File: src/rtl/multicycle_controller.sv
// Multi-cycle MIPS control unit: owns the instruction register, fetches and
// accesses data memory over req/ack ports, and drives the datapath selects.
module multicycle_controller (
  input  logic        clk,
  input  logic        reset,
  output logic        imem_req,
  input  logic        imem_ack,
  input  logic [31:0] imem_rdata,
  output logic [31:0] instr,
  output logic        pc_en,
  output logic [1:0]  pcsel,
  output logic [1:0]  wasel,
  output logic [1:0]  wdsel,
  output logic [1:0]  asel,
  output logic        sext,
  output logic        bsel,
  output logic [4:0]  alufn,
  output logic        wr,
  output logic        werf,
  input  logic        Z,
  output logic        dmem_req,
  input  logic        dmem_ack,
  output logic        illegal,
  output logic [31:0] retired
);
  localparam logic [4:0] ALU_ADD = 5'b00001;
  localparam logic [4:0] ALU_SUB = 5'b10001;
  localparam logic [4:0] ALU_AND = 5'b00100;
  localparam logic [4:0] ALU_OR  = 5'b00110;
  localparam logic [4:0] ALU_SLT = 5'b10011;
  localparam logic [4:0] ALU_SLL = 5'b01000;
  localparam logic [4:0] ALU_SRL = 5'b01010;

  typedef enum logic [2:0] {FETCH, DECODE, EXEC, MEM, TRAP} state_t;
  state_t state, next_state;

  logic [5:0] op, funct;
  logic [1:0] d_pcsel, d_wasel, d_wdsel, d_asel;
  logic       d_sext, d_bsel, d_wf, d_branch, d_bne, d_mem, d_sw, d_illegal;
  logic [4:0] d_alufn;

  logic [1:0] pcsel_q;
  logic       wf_q, branch_q, bne_q, sw_q;

  assign op    = instr[31:26];
  assign funct = instr[5:0];

  always_comb begin
    d_pcsel = '0; d_wasel = '0; d_wdsel = '0; d_asel = '0;
    d_sext = 1'b0; d_bsel = 1'b0; d_alufn = '0; d_wf = 1'b0;
    d_branch = 1'b0; d_bne = 1'b0; d_mem = 1'b0; d_sw = 1'b0; d_illegal = 1'b0;
    case (op)
      6'h00: begin
        d_wdsel = 2'b01;
        d_wf    = 1'b1;
        case (funct)
          6'h20: d_alufn = ALU_ADD;
          6'h22: d_alufn = ALU_SUB;
          6'h24: d_alufn = ALU_AND;
          6'h25: d_alufn = ALU_OR;
          6'h2A: d_alufn = ALU_SLT;
          6'h00: begin d_asel = 2'b01; d_alufn = ALU_SLL; end
          6'h02: begin d_asel = 2'b01; d_alufn = ALU_SRL; end
          6'h08: begin d_pcsel = 2'b11; d_wdsel = '0; d_wf = 1'b0; end
          default: begin d_illegal = 1'b1; d_wdsel = '0; d_wf = 1'b0; end
        endcase
      end
      6'h08, 6'h0A: begin
        d_sext = 1'b1; d_bsel = 1'b1; d_wasel = 2'b01; d_wdsel = 2'b01; d_wf = 1'b1;
        d_alufn = (op == 6'h08) ? ALU_ADD : ALU_SLT;
      end
      6'h0C, 6'h0D: begin
        d_bsel = 1'b1; d_wasel = 2'b01; d_wdsel = 2'b01; d_wf = 1'b1;
        d_alufn = (op == 6'h0C) ? ALU_AND : ALU_OR;
      end
      6'h0F: begin
        d_asel = 2'b10; d_bsel = 1'b1; d_alufn = ALU_SLL;
        d_wasel = 2'b01; d_wdsel = 2'b01; d_wf = 1'b1;
      end
      6'h23: begin
        d_sext = 1'b1; d_bsel = 1'b1; d_alufn = ALU_ADD;
        d_wasel = 2'b01; d_wdsel = 2'b10; d_wf = 1'b1; d_mem = 1'b1;
      end
      6'h2B: begin
        d_sext = 1'b1; d_bsel = 1'b1; d_alufn = ALU_ADD; d_mem = 1'b1; d_sw = 1'b1;
      end
      6'h04, 6'h05: begin
        d_alufn = ALU_SUB; d_sext = 1'b1; d_branch = 1'b1; d_bne = (op == 6'h05);
      end
      6'h02: d_pcsel = 2'b10;
      6'h03: begin d_pcsel = 2'b10; d_wasel = 2'b10; d_wf = 1'b1; end
      default: d_illegal = 1'b1;
    endcase
  end

  always_ff @(posedge clk or posedge reset) begin
    if (reset) state <= FETCH;
    else       state <= next_state;
  end

  always_comb begin
    next_state = state;
    case (state)
      FETCH:   if (imem_ack) next_state = DECODE;
      DECODE:  next_state = d_illegal ? TRAP : (d_mem ? MEM : EXEC);
      EXEC:    next_state = FETCH;
      MEM:     if (dmem_ack) next_state = FETCH;
      TRAP:    next_state = TRAP;
      default: next_state = FETCH;
    endcase
  end

  always_comb begin
    imem_req = (state == FETCH) && !reset;
    dmem_req = (state == MEM);
    wr       = (state == MEM) && sw_q;
    pc_en    = (state == EXEC) || ((state == MEM) && dmem_ack);
    werf     = pc_en && wf_q;
    // Branch decision needs the live Z flag, so it bypasses the registered select.
    pcsel    = ((state == EXEC) && branch_q) ? {1'b0, Z ^ bne_q} : pcsel_q;
  end

  always_ff @(posedge clk or posedge reset) begin
    if (reset) begin
      instr    <= '0;
      illegal  <= 1'b0;
      retired  <= '0;
      pcsel_q  <= '0;
      wasel    <= '0;
      wdsel    <= '0;
      asel     <= '0;
      sext     <= 1'b0;
      bsel     <= 1'b0;
      alufn    <= '0;
      wf_q     <= 1'b0;
      branch_q <= 1'b0;
      bne_q    <= 1'b0;
      sw_q     <= 1'b0;
    end else begin
      if (state == FETCH && imem_ack) instr <= imem_rdata;
      if (state == DECODE) begin
        pcsel_q  <= d_pcsel;
        wasel    <= d_wasel;
        wdsel    <= d_wdsel;
        asel     <= d_asel;
        sext     <= d_sext;
        bsel     <= d_bsel;
        alufn    <= d_alufn;
        wf_q     <= d_wf;
        branch_q <= d_branch;
        bne_q    <= d_bne;
        sw_q     <= d_sw;
        if (d_illegal) illegal <= 1'b1;
      end
      if (pc_en) retired <= retired + 32'd1;
    end
  end
endmodule

File: config.mk
export PLATFORM = sky130hd
export DESIGN_NAME = multicycle_controller
export DESIGN_NICKNAME = d
export VERILOG_FILES = /design/src/rtl/multicycle_controller.sv
export SDC_FILE = /design/constraint.sdc
export NUM_CORES = 1
export LEC_CHECK = 0
export ABC_AREA = 1
export CORE_MARGIN = 2
export CORE_UTILIZATION = 44
export DETAILED_ROUTE_END_ITERATION = 7
export GPL_ROUTABILITY_DRIVEN = 0
export PLACE_DENSITY = 0.77
export SLEW_MARGIN = 30
export SYNTH_ARGS = -nofsm -noshare
export SYNTH_HDL_FRONTEND = slang
export SYNTH_SLANG_ARGS = --single-unit
File: constraint.sdc
create_clock -name clk -period 2.3 [get_ports clk]
set_input_delay 0.23 -clock clk [delete_from_list [all_inputs] [get_ports clk]]
set_output_delay 0.23 -clock clk [all_outputs]
set_load 0.03 [all_outputs]
Word level (Yosys, flattened, before mapping)
Index checks and enable logic that the tools add are counted.
{"block": "totals", "ff_bits": 87, "latchBits": 0, "mem_bits_rw": 0, "romBits": 0, "in_bits": 37, "elab_cells": 95, "n_memories": 0}
{"block": "classes", "add_sub_neg": 1, "mul": 0, "div": 0, "order_cmp": 0, "n_eq_ne": 24, "n_shift": 0, "n_mux": 27, "bitwise": 1, "n_reduce_logical": 27}
{"op": "$eq 6x6->1 const B", "count": 7}
{"op": "$eq 6x4->1 const B", "count": 6}
{"op": "$pmux 5 s7", "count": 1}
{"op": "$add 32x1->32 const B", "count": 1}
{"op": "$pmux 5 s6", "count": 1}
{"op": "$reduce_or 7->1", "count": 3}
{"op": "$eq 6x2->1 const B", "count": 3}
{"op": "$eq 6x3->1 const B", "count": 2}
{"op": "$logic_not 6->1", "count": 2}
{"op": "$pmux 2 s2", "count": 3}
{"op": "$pmux 3 s4", "count": 1}
{"op": "$reduce_or 2->1", "count": 6}
{"op": "$reduce_or 6->1", "count": 2}
{"op": "$mux 1", "count": 11}
{"op": "$reduce_or 11->1", "count": 1}
{"op": "$mux 3", "count": 3}
{"op": "$reduce_or 8->1", "count": 1}
{"op": "$eq 3x2->1 const B", "count": 2}
{"op": "$logic_and 1x1->1", "count": 6}
{"op": "$mux 2", "count": 3}
{"op": "$pmux 2 s3", "count": 1}
{"op": "$mux 5", "count": 1}
{"op": "$reduce_or 5->1", "count": 1}
{"op": "$pmux 1 s2", "count": 2}
{"op": "9 further kinds", "count": 10}

Logic depth before layout (Yosys ltp)
{"block": "depth", "word_depth": 6, "ltp_mapped": 10, "ltp_nobuf": 10}

Least setup slack after synthesis
Ideal clock, no wire load.
{"block": "synth_path", "kind": "register -> register", "startpoint": "register retired[0]", "endpoint": "register retired[30]", "arrival_time_ns": 1.476, "slack_ns": 0.704, "path_stages_with_launch": 11, "period_less_slack_ns": 1.596, "cell_sequence": "dfrtp_1 -> ha_1 -> inv_1 -> nor2_2 -> nand2_1 -> nor2_1 -> nand2_1 -> nand2_1 -> nand2_1 -> nand2_1 -> nand2_1"}
{"block": "synth_between", "elab_chain_cells": 1}
{"element": "start: declaration", "line": "24", "source": "output logic [31:0] retired"}
{"element": "start signal: assignment", "line": "155", "source": "if (pc_en) retired <= retired + 32'd1;"}
{"element": "$add 32x1->32", "line": "155"}
Every way passes these cells.
A chain may end at the register's enable or synchronous reset.

Worst setup path in the final report
{"block": "layout_path", "startpoint": "register state[2]", "endpoint": "output wr"}
{"block": "layout_between", "elab_chain_cells": 2}
{"element": "start: declaration", "line": "35", "source": "state_t state, next_state;"}
{"element": "start signal: assignment", "line": "98", "source": "else state <= next_state;"}
{"element": "$eq 3x2->1", "line": "116", "source": "wr = (state == MEM) && sw_q;"}
{"element": "$logic_and 1x1->1", "line": "116"}
{"element": "end: declaration", "line": "18", "source": "output logic wr,"}
Every way passes these cells.

==> impl_metrics.tcl <==
set metrics [dict create \
    hold_class "in2async" \
    drv_cap 0 \
    path_delay_family "buffers and inverters" \
    die_w_um 103.7 \
    rsz0062_at_grt "no" \
    slew_viol_final 0 \
    ys.warnings.count 0 \
    syn-cell-area_mm2 0.004370 \
    yosysUniqueCellTypes 30 \
    drt_iter0_markers 201 \
    core_mm2 0.009729 \
    grt_use_met2_pct 34.34 \
    synth_edf_count 0 \
    clk_pin_slew_worst_paths_ns 0.09 \
    synth-seq-cells 87 \
    cts_resized 2 \
    synth_commonest_cells "nand2_1 (167), nor2_1 (93), dfrtp_1 (87), inv_1 (48), nand3_1 (37)" \
    grtUsageMet1_pct 27.27 \
    grt_max_degree 47 \
    first_pass_iters 5 \
    ys_seq_area_share_pct 49.81 \
    multiInputGateArea_mm2 0.001962 \
    crit_chain "inv_2 > nand2_2 > nor3b_1 > clkdlybuf4s50_1" \
    crit_buf_inv 2 \
    cts_tree "yes" \
    preCtsSetupSlack_ns 0.3351 \
    die_area_mm2 0.01075 \
    n_antenna_cell 0 \
    register_area_mm2 0.002177 \
    n_fill_cell 894 \
    cts_buffers 9 \
    synth_area_leaders "dfrtp_1 (50%), nand2_1 (14%), nor2_1 (8.0%)" \
    fin_ws_ns 0.1134 \
    grt_pass1_wl_um 19000 \
    crit_slowest_cell "clkdlybuf4s50_1" \
    p_leak_nw 2.624 \
    antenna_found_initial 0 \
    syn_nets 584 \
    fin_nets 711 \
    crit_fanout 4 \
    arrival_ns 1.96 \
    min_period_ns 2.187 \
    synth_top_flop_cell "dfrtp_1" \
    worstPathRequired_ns 2.07 \
    cp-end-kind "output pin" \
    start_util_pct 44.92 \
    cts_max_path_buffers 2 \
    post-route-util_pct 61.01 \
    final-setup-viol-count 0 \
    holdBufCountCts 0 \
    fin_setup_tns_ns 0 \
    crit_type "reg2out" \
    max_slew.worst_pin.slew_ns 0.6471 \
    dp_hpwl_um 8619 \
    drive_above_1_share_pct 7.965 \
    grt.met3_usage_pct 6.482 \
    wirelength_um 11270 \
    drtAntennaViolNets 0 \
    vias 4017 \
    numPortBuffers 121 \
    max_freq_mhz 457.3 \
    slew_headroom_pct 56.70 \
    ios 122 \
    status "complete, no violations" \
    clkSinkCount 87 \
    grt_pass1_vias 4040 \
    final_hold_viol_count 0 \
    yosys.area.top_type "dfrtp_1" \
    synth_most_common_cell "nand2_1" \
    synth.top_cell.area_share_pct 49.81 \
    fin_skew_ns 0.01595 \
    drc 0 \
    overflow 0 \
    vias_per_cell 4.953 \
    area_growth_pct 35.81 \
    syn_avg_cell_area_um2 8.004 \
    synthArstFlopShare_pct 100.0 \
    post_drt_wl_per_cell_um 13.89 \
    min_period_over_period_pct 95.07 \
    start_kind "flop" \
    grt-busiest-layer "met2" \
    p_per_area_mw_per_mm2 1026 \
    grt_usage_pct 21.68 \
    cts_setup_buffers 0 \
    die_h_um 103.7 \
    ir_drop_mv 0.7882 \
    htreeDepth 3 \
    root_buffer "clkbuf_8" \
    max_stage_delay_ns 0.73 \
    row_count 36 \
    syn_inst 546 \
    clkLatencyLatePin_ns 0.36 \
]
## path summary, 6_finish.rpt
path                          startpoint           to  slack, ns  cells after the start
hold reg to reg                  illegal      illegal       0.49                      2
setup / recovery                state[2]           wr       0.11                      4
max in group asynchronous          reset  retired[23]       1.40                      3
setup reg to reg                state[0]    instr[31]       0.34                      5
hold / removal                     reset    instr[29]       0.29                      2
min in group clk           imem_rdata[0]     instr[0]       0.44                      3
`config.mk`:
```
export PLATFORM = sky130hd
export DESIGN_NAME = car_park_controller
export DESIGN_NICKNAME = d
export VERILOG_FILES = /design/src/rtl/car_park_pkg.sv /design/src/rtl/car_park_timer.sv /design/src/rtl/car_park_controller.sv
export SDC_FILE = /design/constraint.sdc
export NUM_CORES = 1
export LEC_CHECK = 0
export BUFFER_PORTS_ARGS = -buffer_cell sky130_fd_sc_hd__buf_2
export CORE_ASPECT_RATIO = 1.2
export CORE_MARGIN = 1.5
export CORE_UTILIZATION = 55
export CTS_CLUSTER_SIZE = 25
export DETAILED_ROUTE_END_ITERATION = 7
export PLACE_DENSITY = 0.91
export SLEW_MARGIN = 20
export SYNTH_ARGS = -nofsm -noshare
export SYNTH_HDL_FRONTEND = slang
export SYNTH_SLANG_ARGS = --single-unit
```
`constraint.sdc`:
```
create_clock -name clock -period 5.26 [get_ports clock]
set_input_delay 0.526 -clock clock [delete_from_list [all_inputs] [get_ports clock]]
set_output_delay 0.526 -clock clock [all_outputs]
set_load 0.005 [all_outputs]
```
`src/rtl/car_park_pkg.sv`:
```
// car_park_pkg: shared FSM state type and width helpers for the car-park entry controller.
package car_park_pkg;

    typedef enum logic [1:0] {IDLE, WAIT_PW, OPEN, LOCKED} state_t;

    function automatic int width_for(input int n);
        return $clog2(n + 1);
    endfunction

    function automatic int timer_w(input int gate_cycles, input int lock_cycles);
        return width_for(gate_cycles > lock_cycles ? gate_cycles : lock_cycles);
    endfunction

endpackage

```
`src/rtl/car_park_timer.sv`:
```
// car_park_timer: loadable down-counter; done marks the last cycle of the loaded interval.
module car_park_timer #(
    parameter int W = 5
) (
    input  logic         clock,
    input  logic         reset,
    input  logic         load,
    input  logic [W-1:0] load_val,
    output logic         done
);

    logic [W-1:0] value;

    always_ff @(posedge clock) begin
        if (reset)
            value <= '0;
        else if (load)
            value <= load_val;
        else if (value != '0)
            value <= value - 1'b1;
    end

    assign done = value == W'(1);

endmodule

```
`src/rtl/car_park_controller.sv`:
```
// car_park_controller: password-checked entry gate with keypad lockout and occupancy tracking.
module car_park_controller
    import car_park_pkg::*;
#(
    parameter int                  PW_WIDTH    = 4,
    parameter logic [PW_WIDTH-1:0] PASSWORD    = 4'b1010,
    parameter int                  MAX_TRIES   = 3,
    parameter int                  LOCK_CYCLES = 16,
    parameter int                  GATE_CYCLES = 4,
    parameter int                  CAPACITY    = 8
) (
    input  logic                            clock,
    input  logic                            reset,
    input  logic                            entry_sensor,
    input  logic                            exit_sensor,
    input  logic                            pw_valid,
    input  logic [PW_WIDTH-1:0]             password,
    output logic                            gate_open,
    output logic                            green,
    output logic                            red,
    output logic                            lockout,
    output logic                            full,
    output logic [$clog2(CAPACITY+1)-1:0]   count
);

    localparam int TRW = width_for(MAX_TRIES);
    localparam int TW  = timer_w(GATE_CYCLES, LOCK_CYCLES);

    state_t          state, state_nx;
    logic [TRW-1:0]  tries, tries_nx, tries_inc;
    logic            inc, dec, load, done;
    logic [TW-1:0]   load_val;

    car_park_timer #(.W(TW)) u_timer (
        .clock    (clock),
        .reset    (reset),
        .load     (load),
        .load_val (load_val),
        .done     (done)
    );

    assign tries_inc = tries + 1'b1;

    always_comb begin
        state_nx = state;
        tries_nx = tries;
        inc      = 1'b0;
        load     = 1'b0;
        load_val = TW'(GATE_CYCLES);
        unique case (state)
            IDLE:    if (entry_sensor && !full) state_nx = WAIT_PW;
            WAIT_PW: begin
                if (pw_valid && password == PASSWORD) begin
                    state_nx = OPEN;
                    tries_nx = '0;
                    inc      = 1'b1;
                    load     = 1'b1;
                end else if (pw_valid) begin
                    tries_nx = tries_inc;
                    if (tries_inc == TRW'(MAX_TRIES)) begin
                        state_nx = LOCKED;
                        load     = 1'b1;
                        load_val = TW'(LOCK_CYCLES);
                    end
                end else if (!entry_sensor) begin
                    state_nx = IDLE;
                    tries_nx = '0;
                end
            end
            OPEN:    if (done) state_nx = IDLE;
            LOCKED:  if (done) begin
                state_nx = IDLE;
                tries_nx = '0;
            end
        endcase
    end

    // Exit at zero occupancy is ignored; simultaneous entry and exit cancel.
    assign dec = exit_sensor && count != '0;

    always_ff @(posedge clock) begin
        if (reset) begin
            state <= IDLE;
            tries <= '0;
            count <= '0;
        end else begin
            state <= state_nx;
            tries <= tries_nx;
            if (inc && !dec)
                count <= count + 1'b1;
            else if (dec && !inc)
                count <= count - 1'b1;
        end
    end

    assign full      = count == ($clog2(CAPACITY+1))'(CAPACITY);
    assign gate_open = state == OPEN;
    assign green     = state == OPEN;
    assign lockout   = state == LOCKED;
    assign red       = state == WAIT_PW || state == LOCKED || (state == IDLE && full);

endmodule
```
==> run summary <==
Dividing total power by cell area gives a power density of 492.9 mW/mm^2. After clock tree synthesis, the clock-pin slew on the worst setup and hold paths is 90 ps. The run gives 0.7547 as the headroom to the max-slew limit. Once the clock tree was built, the resizer swapped 0 gates to a different size. The tightest min-delay check is of the reg -> reg type.

The combinational power share came out at 0.506. STA classifies the critical path startpoint as a register. The half-perimeter wire length of the detailed placement result came out at 1373 um. The count of nets left with antenna violations once routing finished came out at 0. The part of the cycle the worst path needs came out at 0.4723. The die is 39.27 um wide. Setup total negative slack on the finished layout was measured at 0 ps.

In this run the vertical extent of the chip is 46.53 um. The number of buffers added for setup after CTS was 0; the routability congestion estimate was 0.7564. The number of global-route vias before repair came out at 723. In the synthesized netlist the dominant register cell turns out to be dfxtp_1.

Global routing finished with a remaining overflow of 0. The net switching fraction of the power was 0.4201; the overall power of the completed layout was 477.4 uW. Net count after synthesis: 116. The number of different library cells used by synthesis comes to 36. After floorplanning, the core was sized to cover 0.001464 sq mm. Post-synthesis area per instance: 8.771 sq um. At the pin with the least slew margin, the transition time is 367.5 ps.

Hold is met by 533.8 ps. After detailed routing, the number of vias per cell comes to 5.969. In the layout the commonest cells are buf_2 (17), nor2_1 (16), dfxtp_1 (13). Summing every instance area after synthesis gives 868.3 sq um.

STA classifies the critical path endpoint as a register. The run finished with clean final reports. The tools report the number of hold buffers added after cts as 0. Setup slack on the critical path of the routed design comes to 2776 ps. The register bit total from synthesis was 13; the wire length after detailed routing was 1807 um. The post-layout minimum cycle time is 2484 ps. The worst setup path is of the reg -> reg kind. The tools report the clock power share as 0.137.

Entering global routing, the biggest net connects 14 pins. Maximum buffer depth of the clock tree: 2. Once layout is complete, the cells apart from fillers number 131. The number of antenna violations at the first check in global routing was 0; the worst-case setup slack after placement was 2619 ps.

VDD sags by at most 265.6 uV. The floorplan has 15 rows. The tools report the global-route total usage across every layer as 0.2500. STA puts the critical path data required time at 5440 ps.

For this design the total switching power over the nets is 200.6 uW. The number of endpoints with negative hold slack in the final report was 0. The share of cells above drive strength 1 came out at 0.2456. The async set or reset register ratio after synthesis is 0, and the final number of setup-violating endpoints is 0.

The total number of vias was 782; the starting DRC count in detailed routing was 10. For the worst-skew pair, the clock arrives at the later sink with an insertion delay of 290 ps. During synthesis, Yosys emitted a total of 0 warnings. Setup repair after global routing left no endpoint under its margin. After detailed placement, the design holds a cell count of 127.

Counting the fill cells in the layout gives 117. Clock tree synthesis inserted a total of 3 buffers. Internal power comes to 276.8 uW.

TritonCTS built the clock tree. For the initial core utilization, the log shows 0.5932. The post-detailed-route wirelength per cell works out to 13.79 um. Data arrives at the worst endpoint at 2670 ps.

Leaving out fill and tap cells, the most frequent cell in the layout is buf_2. The tools report the max-slew violation count as 0. Summed over all cells, the static leakage comes to 0.4440 nW. The global-route wire length before repair was 2973 um.

For the sequential area share after synthesis, the log shows 0.2997. The part of the power in registers was 0.357; the number of buffers inserted by port buffering was 17. Clock skew on the completed layout was measured at 5.168 ps. For this run, design rule violations remaining after detail routing come to 0.

0 antenna diodes ended up in the layout. Counting flops with a built-in enable in the synthesized netlist gives 0. The number of search-and-repair iterations in the first detailed-routing pass was 4.

The buffer type at the clock tree root is clkbuf_4. The area growth from synthesis to layout is 11.53%, and the maximum fanout along the worst path is 11. The die covers 0.001827 sq mm. For the number of instances in the synthesized netlist, the log shows 99. The CTS sink count is 13.

For this run, the post-layout net count is 132. The number of levels in the clock H-tree is 1, and the boundary pin count is 18. The tool flagged a number of max-cap violations equal to 0. For this run, the top clock speed supported by timing is 402.6 MHz.
[cells in the mapped netlist, types with 3 or more instances]
cell / n / area share
xor2_1: 3 / 0.030
clkbuf_1: 3 / 0.013
nand2_1: 6 / 0.026
inv_1: 6 / 0.026
nor2b_1: 4 / 0.029
a211oi_1: 4 / 0.035
nor2_1: 16 / 0.069
dfxtp_1: 13 / 0.30
a21oi_1: 3 / 0.017
buf_4: 3 / 0.026
ha_1: 7 / 0.10
[final cells by class]
cell class	instances	area (sq um)	share of cell area
Clock inverter	1	5.005	0.005168
Multi-Input combinational cell	74	551.8	0.5698
Tap cell	17	21.27	0.02196
Clock buffer	3	22.52	0.02326
Inverter	6	22.52	0.02326
Timing Repair Buffer	17	85.08	0.08786
Sequential cell	13	260.3	0.2687
[state kept, by name, summed over array words and instances (netlist names)]
register       flops
u_timer.value      5
count              4
state              2
tries              2
[per-layer routing]
metal / vias up / routed length (um) / global-route usage
met5: - / 0 / 0
met4: 0 / 99 / 0.2414
met3: 8 / 116 / 0.04348
met2: 39 / 891 / 0.4100
met1: 358 / 700 / 0.2589
li1: 377 / - / -
[power by group through the flow]
| stage | logic (mW) | registers, mW | clock network (mW) |
|---|---|---|---|
| after floorplan | 0.186 | 0.163 | 0 |
| after global placement | 0.223 | 0.170 | 0 |
| after detailed placement | 0.240 | 0.171 | 0 |
| after CTS | 0.242 | 0.169 | 0.0690 |
| after global routing | 0.273 | 0.177 | 0.0720 |
| final | 0.242 | 0.170 | 0.0654 |
[cell families (layout without fill, tap and decap cells)]
group | count (synthesis) | count (layout) | share of synthesized area
XOR/XNOR | 5 | 5 | 0.05044
buffers and inverters | 12 | 27 | 0.06484
AO/OA/AOI/OAI | 17 | 17 | 0.1556
AND/OR/NAND/NOR | 40 | 40 | 0.2464
multiplexers | 4 | 4 | 0.05908
adder cells (fa/ha/maj) | 8 | 8 | 0.1239
flip-flops | 13 | 13 | 0.2997
[final timing paths]
kind	cells after the start	slack [ps]	end	from
setup / recovery	9	2780	count[3]	state[0]
hold / removal	2	530	u_timer.value[1]	u_timer.value[1]
hold reg to reg	2	530	u_timer.value[1]	u_timer.value[1]
setup reg to reg	9	2780	count[3]	state[0]
[worst max-delay path: stages (launching register included)]
cell and delay (ps):
dfxtp_1 550, nand3b_1 180, nor2_1 210, ha_1 210, inv_1 100, ha_1 340, a21oi_1 190, a211oi_1 100
a31oi_1 160, mux2_2 340
[through the flow]
stage / util / area (sq um)
after global placement: 0.6427 / 940.9
after floorplan: - / 868.3
after CTS: 0.6615 / 968.4
after detailed placement: 0.6427 / 940.9
after global routing: 0.6615 / 968.4
final: 0.6615 / 968.4
Power figures use the tool's default switching activity.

# # # # #

## [Exercise brief]
What lines in the records contain the word "layer"? Return each one.

## [Reply]
    grt-busiest-layer "met2" \
VDD sags by at most 265.6 uV. The floorplan has 15 rows. The tools report the global-route total usage across every layer as 0.2500. STA puts the critical path data required time at 5440 ps.
[per-layer routing]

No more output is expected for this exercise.